# TASK PROMPT:
Pick every line from the data below that contains the string "last" and copy it.

-- Opening Marker --

### src/rtl/mdu_pkg.sv
package mdu_pkg;
    localparam int DATA_W = 8;
    localparam int IDX_W  = $clog2(DATA_W);
    localparam int OVS    = 16;
    localparam int SUB_W  = $clog2(OVS);
    localparam int MID    = OVS / 2 - 1;
    localparam int MIN_BITS = 5;

    typedef enum logic [2:0] {
        ST_IDLE,
        ST_START,
        ST_DATA,
        ST_TAG,
        ST_STOP
    } ser_st_e;

    typedef struct packed {
        logic              ferr;
        logic              tag;
        logic [DATA_W-1:0] data;
    } rx_word_t;
endpackage

### src/rtl/mdu_tick.sv
module mdu_tick #(
    parameter int DIV = 4
) (
    input  logic clk,
    input  logic rst_n,
    output logic tick
);
    localparam int CW = (DIV > 1) ? $clog2(DIV) : 1;

    typedef struct packed {
        logic [CW-1:0] cnt;
        logic          tick;
    } tick_t;

    tick_t q, d;

    always_comb begin
        d      = q;
        d.tick = 1'b0;
        if (q.cnt == CW'(DIV - 1)) begin
            d.cnt  = '0;
            d.tick = 1'b1;
        end else begin
            d.cnt = q.cnt + 1'b1;
        end
    end

    always_ff @(posedge clk) begin
        if (!rst_n) q <= '0;
        else        q <= d;
    end

    assign tick = q.tick;
endmodule

### src/rtl/mdu_tx.sv
module mdu_tx
    import mdu_pkg::*;
(
    input  logic              clk,
    input  logic              rst_n,
    input  logic              tick,
    input  logic              wr_en,
    input  logic [DATA_W-1:0] wr_data,
    input  logic              tag_pol,
    input  logic [1:0]        nbits_code,
    input  logic              two_stop,
    output logic              txd,
    output logic              tx_ready
);
    typedef struct packed {
        logic              hold_full;
        logic [DATA_W-1:0] hold_data;
        logic              hold_tag;
        ser_st_e           st;
        logic [SUB_W-1:0]  sub;
        logic [IDX_W-1:0]  idx;
        logic [IDX_W-1:0]  last;
        logic [DATA_W-1:0] shreg;
        logic              tag;
        logic              two;
        logic              second;
        logic              txd;
    } tx_t;

    tx_t q, d;

    always_comb begin
        d = q;
        if (!q.hold_full && wr_en) begin
            d.hold_full = 1'b1;
            d.hold_data = wr_data;
            d.hold_tag  = tag_pol;
        end
        if (q.st == ST_IDLE) begin
            if (q.hold_full) begin
                d.hold_full = 1'b0;
                d.st        = ST_START;
                d.shreg     = q.hold_data;
                d.tag       = q.hold_tag;
                d.last      = IDX_W'(nbits_code) + IDX_W'(MIN_BITS - 1);
                d.two       = two_stop;
                d.second    = 1'b0;
                d.sub       = '0;
                d.txd       = 1'b0;
            end
        end else if (tick) begin
            d.sub = q.sub + 1'b1;
            if (q.sub == SUB_W'(OVS - 1)) begin
                d.sub = '0;
                case (q.st)
                    ST_START: begin
                        d.st  = ST_DATA;
                        d.idx = '0;
                        d.txd = q.shreg[0];
                    end
                    ST_DATA: begin
                        if (q.idx == q.last) begin
                            d.st  = ST_TAG;
                            d.txd = q.tag;
                        end else begin
                            d.idx   = q.idx + 1'b1;
                            d.shreg = q.shreg >> 1;
                            d.txd   = q.shreg[1];
                        end
                    end
                    ST_TAG: begin
                        d.st  = ST_STOP;
                        d.txd = 1'b1;
                    end
                    ST_STOP: begin
                        if (q.two && !q.second) d.second = 1'b1;
                        else                    d.st     = ST_IDLE;
                    end
                    default: begin
                        d.st  = ST_IDLE;
                        d.txd = 1'b1;
                    end
                endcase
            end
        end
    end

    always_ff @(posedge clk) begin
        if (!rst_n) begin
            q     <= '0;
            q.st  <= ST_IDLE;
            q.txd <= 1'b1;
        end else begin
            q <= d;
        end
    end

    assign txd      = q.txd;
    assign tx_ready = !q.hold_full;
endmodule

-- Closing Marker --

# SOLUTION:
        logic [IDX_W-1:0]  last;
                d.last      = IDX_W'(nbits_code) + IDX_W'(MIN_BITS - 1);
                        if (q.idx == q.last) begin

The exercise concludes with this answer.